<file path="config.mk">
export PLATFORM = sky130hd
export DESIGN_NAME = core_sequencer
export DESIGN_NICKNAME = d
export VERILOG_FILES = /design/src/rtl/core_pkg.sv /design/src/rtl/core_pc_reg.sv /design/src/rtl/core_sequencer.sv
export SDC_FILE = /design/constraint.sdc
export NUM_CORES = 1
export LEC_CHECK = 0
export ABC_CLOCK_PERIOD_IN_PS = 3100
export BUFFER_PORTS_ARGS = -buffer_cell sky130_fd_sc_hd__buf_2
export CELL_PAD_IN_SITES_DETAIL_PLACEMENT = 0
export CELL_PAD_IN_SITES_GLOBAL_PLACEMENT = 2
export CORE_MARGIN = 5
export CORE_UTILIZATION = 33
export CTS_CLUSTER_SIZE = 8
export DETAILED_ROUTE_END_ITERATION = 6
export HOLD_SLACK_MARGIN = 0.15
export PLACE_DENSITY_LB_ADDON = 0.25
export SLEW_MARGIN = 20
export SYNTH_ARGS = -nofsm -noshare
export SYNTH_HDL_FRONTEND = slang
export SYNTH_SLANG_ARGS = --single-unit
</file>
<file path="constraint.sdc">
create_clock -name i_clk -period 3.1 [get_ports i_clk]
set_input_delay 0.62 -clock i_clk [delete_from_list [all_inputs] [get_ports i_clk]]
set_output_delay 0.62 -clock i_clk [all_outputs]
set_load 0.05 [all_outputs]
</file>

REQUIREMENT :: Word for word, repeat the lines from the one holding "set_output_delay 0.62 -clock" through the last line of the entries, both included.

WRITTEN SOLUTION ::
set_output_delay 0.62 -clock i_clk [all_outputs]
set_load 0.05 [all_outputs]
</file>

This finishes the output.